Article Text
Abstract
Background Individuals with head and neck squamous cell carcinoma (HNSCC) not associated with human papillomavirus (HPV) experience high rates of recurrence and poor survival. Clinical studies suggest that neoadjuvant immune checkpoint blockade can improve recurrence free survival (RFS) in newly diagnosed, advanced stage HNSCC. We conducted a clinical trial (NCT04247282) where patients received neoadjuvant immunotherapy prior to surgical resection, with bintrafusp alfa (BA), a bifunctional fusion protein composed of the transforming growth factor (TGF)-βRII receptor (a TGF-β ‘trap’) fused to a human IgG1 anti-PDL1 antibody (Arm A) or BA + an adenovirus-based vaccine (TriAdeno) targeting three human tumor-associated antigens-CEA, MUC1, and brachyury (Arm B). We recently reported results from Arm A (BA alone).

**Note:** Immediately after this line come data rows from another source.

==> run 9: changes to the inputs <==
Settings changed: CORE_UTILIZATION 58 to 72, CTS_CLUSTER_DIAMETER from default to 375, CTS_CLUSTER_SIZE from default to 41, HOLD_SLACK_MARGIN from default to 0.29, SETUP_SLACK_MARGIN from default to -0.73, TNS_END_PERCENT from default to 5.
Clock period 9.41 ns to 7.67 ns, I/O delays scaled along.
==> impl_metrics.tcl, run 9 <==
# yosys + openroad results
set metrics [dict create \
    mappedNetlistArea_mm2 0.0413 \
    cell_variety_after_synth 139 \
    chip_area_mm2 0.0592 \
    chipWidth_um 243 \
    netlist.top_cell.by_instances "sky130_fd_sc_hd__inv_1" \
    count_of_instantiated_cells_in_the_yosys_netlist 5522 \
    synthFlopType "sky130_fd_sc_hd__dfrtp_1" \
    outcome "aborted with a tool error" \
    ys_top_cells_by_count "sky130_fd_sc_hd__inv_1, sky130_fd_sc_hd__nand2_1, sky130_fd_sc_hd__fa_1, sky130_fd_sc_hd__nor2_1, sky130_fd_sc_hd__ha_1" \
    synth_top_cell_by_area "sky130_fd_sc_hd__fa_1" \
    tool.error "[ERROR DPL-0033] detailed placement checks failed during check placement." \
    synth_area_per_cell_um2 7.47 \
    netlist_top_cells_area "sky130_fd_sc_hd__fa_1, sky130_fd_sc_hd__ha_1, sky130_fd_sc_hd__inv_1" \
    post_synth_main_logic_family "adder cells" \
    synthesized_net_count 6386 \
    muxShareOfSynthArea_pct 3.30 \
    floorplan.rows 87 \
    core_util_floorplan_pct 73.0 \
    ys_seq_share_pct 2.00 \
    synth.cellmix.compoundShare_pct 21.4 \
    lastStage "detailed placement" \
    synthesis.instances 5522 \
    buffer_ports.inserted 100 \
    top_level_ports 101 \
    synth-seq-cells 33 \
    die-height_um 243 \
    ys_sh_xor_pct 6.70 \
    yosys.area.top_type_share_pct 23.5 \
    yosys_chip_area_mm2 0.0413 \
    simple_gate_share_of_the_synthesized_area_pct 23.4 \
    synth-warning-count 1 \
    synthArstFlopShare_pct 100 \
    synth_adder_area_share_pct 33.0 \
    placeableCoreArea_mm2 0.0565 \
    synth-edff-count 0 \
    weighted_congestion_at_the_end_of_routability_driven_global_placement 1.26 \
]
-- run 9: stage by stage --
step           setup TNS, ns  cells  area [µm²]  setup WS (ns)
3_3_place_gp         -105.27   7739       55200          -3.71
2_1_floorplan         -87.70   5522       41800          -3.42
// alu_top
module alu_top(clk, a, b, s, result, zero);
input clk;
input [15:0] a, b;
input [3:0] s;
output reg [15:0] result;
output reg zero;
reg [15:0] a_q, b_q;
reg [3:0] s_q;
wire [15:0] alu_result;
wire alu_zero;
always @(posedge clk) begin
    a_q <= a;
    b_q <= b;
    s_q <= s;
    result <= alu_result;
    zero <= alu_zero;
end
alu u_alu(.a(a_q), .b(b_q), .s(s_q), .result(alu_result), .zero_detection(alu_zero));
endmodule
Size: roughly 1,100 cells after synthesis, roughly 53 flip-flops, about 54 I/O pins.
clock: 6.65 ns
lec_check: 0
cap_margin: 20
core_margin: 2
core_utilization: 72
cts_cluster_diameter: 28
cts_cluster_size: 37
place_density_lb_addon: 0.29
setup_slack_margin: 1.34
slew_margin: 20
tns_end_percent: 5
run.sh (not shown) runs the stock make flow with config.mk's settings and CLKGATE_MAP_FILE=.
Rerun with:
==> flow/config.mk (replaced) <==
export PLATFORM = sky130hd
export DESIGN_NAME = alu_top
export DESIGN_NICKNAME = alu_top
export VERILOG_FILES = /design/flow/design.v
export SDC_FILE = /design/flow/constraint.sdc
export NUM_CORES = 4
export LEC_CHECK = 0
export ABC_AREA = 1
export CAP_MARGIN = 20
export CORE_MARGIN = 2
export CORE_UTILIZATION = 72
export CTS_CLUSTER_DIAMETER = 77
export PLACE_DENSITY = 0.37
export SETUP_SLACK_MARGIN = 0.76
export SLEW_MARGIN = 20
==> flow/constraint.sdc (replaced) <==
create_clock -name core_clock -period 5.77 [get_ports {clk}]
set_input_delay 1.1540 -clock core_clock [delete_from_list [all_inputs] [get_ports {clk}]]
set_output_delay 1.1540 -clock core_clock [all_outputs]
set_load 0.01 [all_outputs]
The changed run reached the layout checks and failed them: negative setup slack.
Cell count rises by 35%.
Synthesized area rises by 11%.
Via count rises by 28%.
Power rises by 35%.
Count of clock-buffer cells in the layout rises by 2.
Rerun with:
==> flow/config.mk (replaced) <==
export PLATFORM = sky130hd
export DESIGN_NAME = alu_top
export DESIGN_NICKNAME = alu_top
export VERILOG_FILES = /design/flow/design.v
export SDC_FILE = /design/flow/constraint.sdc
export NUM_CORES = 4
export LEC_CHECK = 0
export CAP_MARGIN = 35
export CORE_MARGIN = 2
export CORE_UTILIZATION = 72
export CTS_CLUSTER_DIAMETER = 30
export CTS_CLUSTER_SIZE = 50
export PLACE_DENSITY_LB_ADDON = 0.0
export SETUP_SLACK_MARGIN = 0.82
export SLEW_MARGIN = 20
==> flow/constraint.sdc (replaced) <==
create_clock -name core_clock -period 5.79 [get_ports {clk}]
set_input_delay 1.1580 -clock core_clock [delete_from_list [all_inputs] [get_ports {clk}]]
set_output_delay 1.1580 -clock core_clock [all_outputs]
set_load 0.01 [all_outputs]
After rerunning: With this change the flow never finished: it broke off in global routing on GRT-0232; synthesized cell count went down by about 27%; area after synthesis falls by 9.7%; die area shrinks by 9.4%.
== the baseline ==
// cache
module cache (
    input   logic           i_hclk,
    input   logic           i_hnreset,
    input   logic           i_hsel_m,
    input   logic   [31:0]  i_haddr_m,
    input   logic           i_hwrite_m,
    input   logic   [ 2:0]  i_hsize_m,
    input   logic   [ 2:0]  i_hburst_m,
    input   logic   [ 3:0]  i_hprot_m,
    input   logic   [ 1:0]  i_htrans_m,
    input   logic           i_hmastlock_m,
    input   logic           i_hready_m,
    input   logic   [31:0]  i_hwdata_m,
    output  logic           o_hready_m,
    output  logic           o_hresp_m,
    output  logic   [31:0]  o_hrdata_m,
    input   logic           i_nbypass,
    input   logic   [31:0]  i_climit,
    input   logic           i_d_cache_en,
    output  logic           o_hsel_sl,
    output  logic           o_hready_i_sl,
    output  logic   [31:0]  o_haddr_sl,
    output  logic           o_hwrite_sl,
    output  logic   [2:0]   o_hsize_sl,
    output  logic   [1:0]   o_htrans_sl,
    output  logic   [31:0]  o_hwdata_sl,
    input   logic   [31:0]  i_hrdata_sl,
    input   logic           i_hready_o_sl,
    input   logic           i_hresp_sl,
    output  logic           o_mem_en,
    output  logic           o_mem_we,
    output  logic   [7:0]   o_mem_addr,
    output  logic   [31:0]  o_mem_wdata,
    input   logic   [31:0]  i_mem_rdata
    );
==> flow/config.mk <==
export PLATFORM = sky130hd
export DESIGN_NAME = cache
export DESIGN_NICKNAME = cache
export VERILOG_FILES = /design/flow/design.v
export SDC_FILE = /design/flow/constraint.sdc
export NUM_CORES = 4
export LEC_CHECK = 0
export CAP_MARGIN = 20
export CORE_MARGIN = 2
export CORE_UTILIZATION = 58
export CTS_CLUSTER_DIAMETER = 28
export MAX_ROUTING_LAYER = met4
export PLACE_DENSITY = 0.6
export SETUP_SLACK_MARGIN = 1.79
export SLEW_MARGIN = 20
==> flow/constraint.sdc <==
create_clock -name core_clock -period 6.58 [get_ports {i_hclk}]
set_input_delay 1.3160 -clock core_clock [delete_from_list [all_inputs] [get_ports {i_hclk}]]
set_output_delay 1.3160 -clock core_clock [all_outputs]
set_load 0.01 [all_outputs]
run.sh (not shown) runs the stock make flow with config.mk's settings and CLKGATE_MAP_FILE=.
The baseline got as far as global routing, where a tool error ended the run.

Methods Participants received BA 1,200 mg IV on days 1 and 15 alone (Arm A) or with TriAdeno 5 × 1011 viral particles per vector on day 1 (Arm B) before returning to the community for surgery followed by adjuvant treatments as indicated per standard of care. The primary outcome measure was percentage of individuals with pathologic complete response (pCR) or clinical-to-pathological downstaging (CTPD). Secondary outcome measures included 1- and 2-year recurrence free survival, objective response per RECISTv1.1, incidence of surgery delay beyond 4 weeks from planned surgery, and safety.

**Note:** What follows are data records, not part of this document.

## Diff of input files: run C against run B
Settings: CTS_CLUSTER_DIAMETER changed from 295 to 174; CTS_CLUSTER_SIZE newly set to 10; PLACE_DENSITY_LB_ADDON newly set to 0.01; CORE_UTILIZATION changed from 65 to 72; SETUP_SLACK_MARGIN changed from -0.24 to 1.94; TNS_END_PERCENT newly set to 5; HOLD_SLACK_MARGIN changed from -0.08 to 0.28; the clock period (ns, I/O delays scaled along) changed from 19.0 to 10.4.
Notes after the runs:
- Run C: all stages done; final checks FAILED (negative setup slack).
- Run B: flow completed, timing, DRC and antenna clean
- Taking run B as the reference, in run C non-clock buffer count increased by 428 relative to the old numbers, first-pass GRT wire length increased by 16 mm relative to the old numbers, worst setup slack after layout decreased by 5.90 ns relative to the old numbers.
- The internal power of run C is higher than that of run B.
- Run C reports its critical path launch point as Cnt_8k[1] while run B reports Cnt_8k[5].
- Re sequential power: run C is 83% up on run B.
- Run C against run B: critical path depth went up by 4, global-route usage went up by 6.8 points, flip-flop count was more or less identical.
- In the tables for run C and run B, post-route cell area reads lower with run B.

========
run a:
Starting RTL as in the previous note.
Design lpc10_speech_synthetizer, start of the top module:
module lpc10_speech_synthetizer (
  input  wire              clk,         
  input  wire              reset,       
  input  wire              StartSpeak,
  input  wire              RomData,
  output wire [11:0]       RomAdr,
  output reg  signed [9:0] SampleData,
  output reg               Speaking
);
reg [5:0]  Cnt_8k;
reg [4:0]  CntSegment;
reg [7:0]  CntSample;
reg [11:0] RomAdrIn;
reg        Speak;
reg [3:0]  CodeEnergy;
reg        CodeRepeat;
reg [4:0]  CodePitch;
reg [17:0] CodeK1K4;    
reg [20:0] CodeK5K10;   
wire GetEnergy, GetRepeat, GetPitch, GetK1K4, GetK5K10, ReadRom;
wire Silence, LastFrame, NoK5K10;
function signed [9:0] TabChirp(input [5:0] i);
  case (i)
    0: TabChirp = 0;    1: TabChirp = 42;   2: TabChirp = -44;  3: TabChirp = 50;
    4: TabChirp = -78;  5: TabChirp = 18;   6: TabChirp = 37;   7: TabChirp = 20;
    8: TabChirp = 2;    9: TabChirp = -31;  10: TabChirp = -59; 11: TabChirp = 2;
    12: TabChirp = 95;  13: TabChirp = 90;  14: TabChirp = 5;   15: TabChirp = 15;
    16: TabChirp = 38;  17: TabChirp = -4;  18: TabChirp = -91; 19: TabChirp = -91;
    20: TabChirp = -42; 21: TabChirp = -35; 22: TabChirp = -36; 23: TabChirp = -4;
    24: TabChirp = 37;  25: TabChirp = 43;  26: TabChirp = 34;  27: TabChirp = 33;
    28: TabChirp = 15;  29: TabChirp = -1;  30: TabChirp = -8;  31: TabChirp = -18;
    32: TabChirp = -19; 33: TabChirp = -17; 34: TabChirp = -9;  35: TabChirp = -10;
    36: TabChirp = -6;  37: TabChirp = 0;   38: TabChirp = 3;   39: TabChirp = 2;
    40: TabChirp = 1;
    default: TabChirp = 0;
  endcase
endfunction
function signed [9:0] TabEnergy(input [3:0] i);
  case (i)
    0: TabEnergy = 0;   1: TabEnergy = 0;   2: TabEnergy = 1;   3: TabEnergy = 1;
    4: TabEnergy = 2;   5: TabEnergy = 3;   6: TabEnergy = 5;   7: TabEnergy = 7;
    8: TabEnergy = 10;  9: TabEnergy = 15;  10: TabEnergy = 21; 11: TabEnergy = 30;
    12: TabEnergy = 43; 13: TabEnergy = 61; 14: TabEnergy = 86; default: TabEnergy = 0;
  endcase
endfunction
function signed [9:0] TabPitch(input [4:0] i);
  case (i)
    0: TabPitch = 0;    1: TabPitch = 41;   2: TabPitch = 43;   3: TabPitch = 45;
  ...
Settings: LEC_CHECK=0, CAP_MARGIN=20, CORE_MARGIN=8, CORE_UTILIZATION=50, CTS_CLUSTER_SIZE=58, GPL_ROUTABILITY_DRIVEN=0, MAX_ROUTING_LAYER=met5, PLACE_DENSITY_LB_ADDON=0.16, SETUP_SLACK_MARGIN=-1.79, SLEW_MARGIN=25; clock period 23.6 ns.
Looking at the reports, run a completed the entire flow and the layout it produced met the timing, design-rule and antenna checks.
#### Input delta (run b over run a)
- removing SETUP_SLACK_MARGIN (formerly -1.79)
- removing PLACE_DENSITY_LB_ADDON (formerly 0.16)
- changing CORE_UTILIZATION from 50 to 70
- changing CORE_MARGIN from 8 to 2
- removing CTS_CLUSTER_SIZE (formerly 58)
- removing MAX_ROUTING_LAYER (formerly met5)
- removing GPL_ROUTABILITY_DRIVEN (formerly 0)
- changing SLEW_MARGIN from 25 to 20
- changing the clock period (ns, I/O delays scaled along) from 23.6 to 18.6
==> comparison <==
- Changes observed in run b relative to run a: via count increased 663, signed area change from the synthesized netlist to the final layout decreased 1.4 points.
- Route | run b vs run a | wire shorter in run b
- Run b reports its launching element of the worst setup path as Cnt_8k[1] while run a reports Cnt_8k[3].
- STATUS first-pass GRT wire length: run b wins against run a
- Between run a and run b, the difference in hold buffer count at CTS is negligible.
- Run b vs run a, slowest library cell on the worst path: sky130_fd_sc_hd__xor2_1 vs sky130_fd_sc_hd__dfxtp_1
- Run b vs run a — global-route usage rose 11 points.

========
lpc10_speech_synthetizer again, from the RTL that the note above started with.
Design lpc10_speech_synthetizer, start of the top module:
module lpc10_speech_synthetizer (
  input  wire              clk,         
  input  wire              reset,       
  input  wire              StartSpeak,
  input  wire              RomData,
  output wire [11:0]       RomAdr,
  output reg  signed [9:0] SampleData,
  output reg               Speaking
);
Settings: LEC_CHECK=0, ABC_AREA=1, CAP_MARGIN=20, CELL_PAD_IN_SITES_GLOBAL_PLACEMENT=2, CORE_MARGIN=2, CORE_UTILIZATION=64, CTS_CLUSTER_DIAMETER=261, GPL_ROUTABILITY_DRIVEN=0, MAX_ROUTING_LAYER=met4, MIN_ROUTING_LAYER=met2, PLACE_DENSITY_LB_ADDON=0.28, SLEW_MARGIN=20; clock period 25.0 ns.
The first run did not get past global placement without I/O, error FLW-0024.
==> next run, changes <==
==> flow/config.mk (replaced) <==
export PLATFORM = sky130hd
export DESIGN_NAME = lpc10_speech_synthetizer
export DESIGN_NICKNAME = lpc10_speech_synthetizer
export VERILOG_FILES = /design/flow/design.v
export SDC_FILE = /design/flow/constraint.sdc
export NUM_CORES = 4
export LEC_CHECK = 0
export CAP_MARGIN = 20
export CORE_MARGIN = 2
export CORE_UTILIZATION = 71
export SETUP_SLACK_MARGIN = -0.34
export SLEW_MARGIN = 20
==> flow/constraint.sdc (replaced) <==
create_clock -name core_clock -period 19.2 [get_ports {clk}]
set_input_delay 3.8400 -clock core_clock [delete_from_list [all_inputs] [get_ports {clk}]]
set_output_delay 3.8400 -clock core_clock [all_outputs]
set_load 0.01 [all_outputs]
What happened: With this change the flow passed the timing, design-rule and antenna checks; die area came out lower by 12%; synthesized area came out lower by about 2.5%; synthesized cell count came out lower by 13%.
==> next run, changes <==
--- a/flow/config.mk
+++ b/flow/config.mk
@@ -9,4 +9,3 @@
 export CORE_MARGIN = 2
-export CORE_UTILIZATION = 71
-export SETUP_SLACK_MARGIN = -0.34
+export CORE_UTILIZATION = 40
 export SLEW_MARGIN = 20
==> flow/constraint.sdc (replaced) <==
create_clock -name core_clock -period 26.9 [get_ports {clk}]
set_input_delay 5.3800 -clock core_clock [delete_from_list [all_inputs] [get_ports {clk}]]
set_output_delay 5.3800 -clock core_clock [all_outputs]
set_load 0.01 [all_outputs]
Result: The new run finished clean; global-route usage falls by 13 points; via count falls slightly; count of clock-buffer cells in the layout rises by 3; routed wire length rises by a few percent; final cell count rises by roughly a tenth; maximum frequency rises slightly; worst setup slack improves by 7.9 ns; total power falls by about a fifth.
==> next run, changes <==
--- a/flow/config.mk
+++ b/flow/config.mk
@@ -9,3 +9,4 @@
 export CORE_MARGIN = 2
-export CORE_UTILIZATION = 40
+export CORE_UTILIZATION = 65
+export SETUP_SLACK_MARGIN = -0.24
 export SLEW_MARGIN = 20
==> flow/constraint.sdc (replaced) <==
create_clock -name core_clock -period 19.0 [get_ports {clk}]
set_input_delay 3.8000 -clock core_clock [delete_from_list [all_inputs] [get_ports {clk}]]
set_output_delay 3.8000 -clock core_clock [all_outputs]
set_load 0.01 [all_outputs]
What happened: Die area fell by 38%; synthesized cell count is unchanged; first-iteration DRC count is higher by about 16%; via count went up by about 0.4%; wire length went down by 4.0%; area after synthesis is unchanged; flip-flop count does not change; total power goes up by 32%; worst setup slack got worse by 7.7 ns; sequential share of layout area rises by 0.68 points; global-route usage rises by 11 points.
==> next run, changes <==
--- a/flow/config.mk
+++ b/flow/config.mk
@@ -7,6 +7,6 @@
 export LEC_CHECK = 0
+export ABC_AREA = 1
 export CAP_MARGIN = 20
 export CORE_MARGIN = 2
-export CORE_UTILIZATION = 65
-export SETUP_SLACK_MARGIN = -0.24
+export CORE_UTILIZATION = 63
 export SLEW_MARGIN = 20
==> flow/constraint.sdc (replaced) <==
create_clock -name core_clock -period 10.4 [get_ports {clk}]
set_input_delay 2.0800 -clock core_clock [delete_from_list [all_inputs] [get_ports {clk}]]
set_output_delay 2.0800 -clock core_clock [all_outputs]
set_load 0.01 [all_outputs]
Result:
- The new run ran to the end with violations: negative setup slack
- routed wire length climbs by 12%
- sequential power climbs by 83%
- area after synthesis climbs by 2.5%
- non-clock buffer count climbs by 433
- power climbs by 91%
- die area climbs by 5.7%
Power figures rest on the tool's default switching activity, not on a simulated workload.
module arc4(input logic clk, input logic rst_n,
            input logic en, output logic rdy,
            input logic [23:0] key,
            output logic [7:0] ct_addr, input logic [7:0] ct_rddata,
            output logic [7:0] pt_addr, input logic [7:0] pt_rddata, output logic [7:0] pt_wrdata, output logic pt_wren);
    logic[7:0] ADDR,WRDATA,Q,ksaADDR,ksaWRDATA,initADDR,initWRDATA,
    prgaADDR,prgaWRDATA;
    logic WREN,ksaWREN,initWREN,initEN,ksaEN,ksaRDY,initRDY,
    prgaEN,prgaRDY,prgaWREN;
    logic high,startflag,initflag,ksaflag,prgaflag;
    enum {WAIT,EXEC,DONE} state;
    always_ff @(posedge clk)begin
        if(rst_n == 0) begin
            state <= WAIT;
            high <= 0; startflag <= 0; initflag <= 0; ksaflag <= 0; prgaflag <= 0;
            initEN <= 0; ksaEN <= 0; prgaEN <= 0;
        end
        else unique case(state)
            WAIT:begin
                if(en) high <= 1;
                if(!en&& high)begin 
                    high <= 0;
                    state <= EXEC;
                    startflag<=1;
                end
            end
            EXEC:begin
                if(startflag) begin 
                    initEN <= 1;
                    startflag <=0;
                end                   
                else initEN <= 0;
                if(!initRDY) initflag <= 1;
                if(initflag && initRDY) begin 
                    initflag <= 0;
                    ksaEN <=1;
                end
                else ksaEN <= 0;
                if(!ksaRDY) ksaflag <= 1;
                if(ksaflag && ksaRDY) begin 
                    ksaflag <= 0;
                    prgaEN <=1;
                end
                else prgaEN <= 0;
                if(!prgaRDY) prgaflag <= 1;
                if(prgaflag && prgaRDY) begin 
                    prgaflag <= 0;
                    state <= WAIT;
                end
                else state <= EXEC;
            end
        endcase 
    end
    always_comb begin
        case(state)
            WAIT: rdy = 1;
            EXEC: rdy = 0;
            default: rdy = 1;
        endcase
    end
    assign WREN = (initRDY & ksaRDY) ? prgaWREN:(initRDY ? ksaWREN : initWREN);
    assign ADDR = (initRDY & ksaRDY) ? prgaADDR:(initRDY ? ksaADDR : initADDR);
    assign WRDATA = (initRDY & ksaRDY) ? prgaWRDATA:(initRDY ? ksaWRDATA : initWRDATA);
    s_mem s(.address(ADDR), .clock(clk), .data(WRDATA), .wren(WREN), .q(Q));
    init i(.clk(clk), .rst_n(rst_n), .en(initEN), .rdy(initRDY),
        .addr(initADDR),.wrdata(initWRDATA),.wren(initWREN));
    ksa k(.clk(clk),.rst_n(rst_n),
        .en(ksaEN), .rdy(ksaRDY),
        .key(key), .addr(ksaADDR), .rddata(Q), .wrdata(ksaWRDATA), .wren(ksaWREN));
    prga p(.clk(clk), .rst_n(rst_n), .en(prgaEN), .rdy(prgaRDY),.key(key),.s_addr(prgaADDR),.s_rddata(Q),
    .s_wrdata(prgaWRDATA),.s_wren(prgaWREN),.ct_addr(ct_addr), .ct_rddata(ct_rddata), .pt_addr(pt_addr), .pt_rddata(pt_rddata), 
    .pt_wrdata(pt_wrdata), .pt_wren(pt_wren));
endmodule
### run.sh
#!/bin/bash
# the make line also repeats each setting of config.mk as NAME=value (left out here)
make -C /OpenROAD-flow-scripts/flow DESIGN_CONFIG=/design/flow/config.mk WORK_HOME=/design/flow/orfs CLKGATE_MAP_FILE= finish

Results A total of 14 patients received BA on Arm A and 6 patients received BA + TriAdeno on Arm B. Safety and efficacy data (excluding 2-year RFS) from Arm A were reported previously. Two-year RFS data for Arm A are now mature and are 85.6% (12/14 patients). For Arm B, 3/6 (50%) patients had CTPD and 1- and 2-year RFS were 83.3% (5/6 patients). No Arm B patients had a pCR or an objective response per RECISTv1.1. There were no treatment-related surgical delays. Among 6 treated patients on Arm B, one patient experienced a ≥3 treatment-related adverse event (grade 4 pneumonitis).
Conclusions In this small study, neoadjuvant PD-L1 and TGF-beta blockade +/- TriAdeno vaccine produces 2-year RFS outcomes that exceed historical values in HNSCC not associated with HPV infection. Consistent with other studies of neoadjuvant checkpoint blockade, the toxicity profile is similar to experience in the metastatic population and does not result in surgical delays.
Ethics Approval This study involved human participants and was approved by the National Institutes of Health Institutional Review Board (RB00012078). Participants gave informed consent to participate in the study.